Boga and Tchabi are two towns located ten kilometers apart along the border between North Kivu and Ituri Province, where the ADF is active. Around 48,000 people lived in both towns combined; 30,000 in Boga, 18,000 in Tchabi. Boga was home to a displacement camp hosting refugees mainly from the Nyali people in one part of the camp and Banyabwisha people in another part. The head of the Nyali community in the area told Al Jazeera that they believed it was the same attacker for both villages. Banyabwisha are Rwandan refugees who had settled in the area since 2019, and were in a war with the Nyali over land rights. Médecins Sans Frontières warned Congolese and United Nations authorities in April 2020 about the chances of a jihadist attack in Boga and Tchabi due to few defenses in the towns.

Prior to the attack, the Congolese government claimed that Congolese forces were unable to prevent the attack and establish a position as ISCAP fighters ambushed them as they were setting up the position. A battle ensued, and both sides retreated from the area.

== Massacres ==
The camp at Boga was the first attacked, around 1am on May 31. ISCAP fighters besieged the camp, and then indiscriminately shot civilians and burned down houses. A witness to the massacre in Boga said that he was alerted after hearing cries from his neighbor's house. When he arrived at the house, the perpetrators had already killed an Anglican pastor and wounded his daughter. Residents' houses were looted and torched, and vehicles located on the nearby road were burnt out. 26 people were killed at the Ruhindo displaced camp in Boga and three were killed in the Kinyanjojo camp. 47 others were reported injured in both the Boga and Tchabi massacres, and twelve people were still being treated in the Boga hospital as of June 3.

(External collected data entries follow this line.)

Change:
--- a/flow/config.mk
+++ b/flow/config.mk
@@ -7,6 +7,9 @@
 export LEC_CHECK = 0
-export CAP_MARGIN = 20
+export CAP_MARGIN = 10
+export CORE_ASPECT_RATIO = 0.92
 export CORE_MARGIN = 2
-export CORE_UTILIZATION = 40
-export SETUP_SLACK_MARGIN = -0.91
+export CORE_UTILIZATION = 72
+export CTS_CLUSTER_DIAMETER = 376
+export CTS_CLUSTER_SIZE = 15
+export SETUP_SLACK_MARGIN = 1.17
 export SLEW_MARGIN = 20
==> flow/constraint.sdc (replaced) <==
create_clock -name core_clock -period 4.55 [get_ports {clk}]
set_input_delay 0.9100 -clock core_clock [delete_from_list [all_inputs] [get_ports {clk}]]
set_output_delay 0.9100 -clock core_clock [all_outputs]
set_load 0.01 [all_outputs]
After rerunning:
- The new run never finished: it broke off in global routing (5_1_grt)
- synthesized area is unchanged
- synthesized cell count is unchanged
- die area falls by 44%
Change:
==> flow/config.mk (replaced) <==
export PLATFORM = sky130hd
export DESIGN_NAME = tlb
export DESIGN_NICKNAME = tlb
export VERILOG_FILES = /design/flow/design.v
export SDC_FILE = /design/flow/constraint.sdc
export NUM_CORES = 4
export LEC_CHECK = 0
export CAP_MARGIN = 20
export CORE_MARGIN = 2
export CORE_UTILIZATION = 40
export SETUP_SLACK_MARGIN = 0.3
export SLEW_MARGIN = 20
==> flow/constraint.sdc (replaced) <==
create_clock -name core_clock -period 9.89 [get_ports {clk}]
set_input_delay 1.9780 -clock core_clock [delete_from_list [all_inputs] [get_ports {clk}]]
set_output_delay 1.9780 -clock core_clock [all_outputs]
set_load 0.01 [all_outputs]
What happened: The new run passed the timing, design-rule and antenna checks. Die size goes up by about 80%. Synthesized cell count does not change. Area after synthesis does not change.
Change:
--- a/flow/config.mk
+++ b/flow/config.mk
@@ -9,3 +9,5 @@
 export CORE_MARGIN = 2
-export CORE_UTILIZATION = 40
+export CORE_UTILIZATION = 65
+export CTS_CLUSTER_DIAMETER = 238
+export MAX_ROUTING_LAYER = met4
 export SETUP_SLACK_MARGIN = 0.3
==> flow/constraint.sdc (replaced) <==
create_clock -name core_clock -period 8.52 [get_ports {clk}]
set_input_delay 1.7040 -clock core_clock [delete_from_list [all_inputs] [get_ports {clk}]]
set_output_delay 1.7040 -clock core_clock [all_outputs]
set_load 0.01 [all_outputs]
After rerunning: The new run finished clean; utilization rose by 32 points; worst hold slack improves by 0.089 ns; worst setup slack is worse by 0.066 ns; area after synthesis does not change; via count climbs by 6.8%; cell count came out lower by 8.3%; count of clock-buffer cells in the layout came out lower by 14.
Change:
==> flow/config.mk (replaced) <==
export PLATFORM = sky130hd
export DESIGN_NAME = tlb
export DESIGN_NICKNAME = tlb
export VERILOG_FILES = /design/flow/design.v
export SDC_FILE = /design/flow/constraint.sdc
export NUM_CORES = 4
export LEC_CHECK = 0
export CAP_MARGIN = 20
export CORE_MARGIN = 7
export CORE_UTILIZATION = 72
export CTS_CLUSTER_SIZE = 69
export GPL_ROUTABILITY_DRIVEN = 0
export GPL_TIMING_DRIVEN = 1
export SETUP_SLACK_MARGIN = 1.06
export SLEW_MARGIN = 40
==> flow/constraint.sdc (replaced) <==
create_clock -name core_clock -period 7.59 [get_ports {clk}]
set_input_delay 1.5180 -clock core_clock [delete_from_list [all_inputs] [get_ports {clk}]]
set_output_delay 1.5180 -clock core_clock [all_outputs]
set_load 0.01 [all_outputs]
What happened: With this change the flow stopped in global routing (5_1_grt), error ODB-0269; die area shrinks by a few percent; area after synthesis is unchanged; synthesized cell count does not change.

ISCAP fighters then attacked the town of Tchabi, killing over 24 people and injuring dozens of others. Some civilians were abducted from the town as well. Between both villages, 57 civilians were killed and 47 were injured, along with at least 25 civilians kidnapped. Some estimates by local civil society members and Gracien Iracan, a Congolese MP, assessed the death toll at above sixty killed. Forty of the victims were Nyali, and ten of them were Hema. Almost every one of the 48,000 refugees originally located in the towns also fled following the massacres, some to Uganda and many to Bukiringi. Many of the newly displaced refugees were sleeping in the bush to evade the attacks. Around 5,335 refugees were in these conditions as of June 6.

== Aftermath ==

=== Perpetrator ===
The president of the Irumu Territory civil society stated that the attackers were suspected to be Banyabwisha members of ISCAP, as the Banyabwisha section of the Boga camp was untouched during the attacks. These claims of Banyabwisha ISCAP fighters were reiterated by Jules Ngongo, the spokesman for the FARDC in Ituri. Congolese authorities confirmed the Islamic State's responsibility in conducting the attack on June 5.

=== Reactions ===
Congolese authorities in Kinshasa did not immediately react to the massacres. David McLachlan-Karr, the UN Humanitarian Coordinator for the DRC, condemned the attack. Congolese authorities released a statement calling the massacres a humiliation and demanding justice on June 3. The European Union condemned the attacks as well.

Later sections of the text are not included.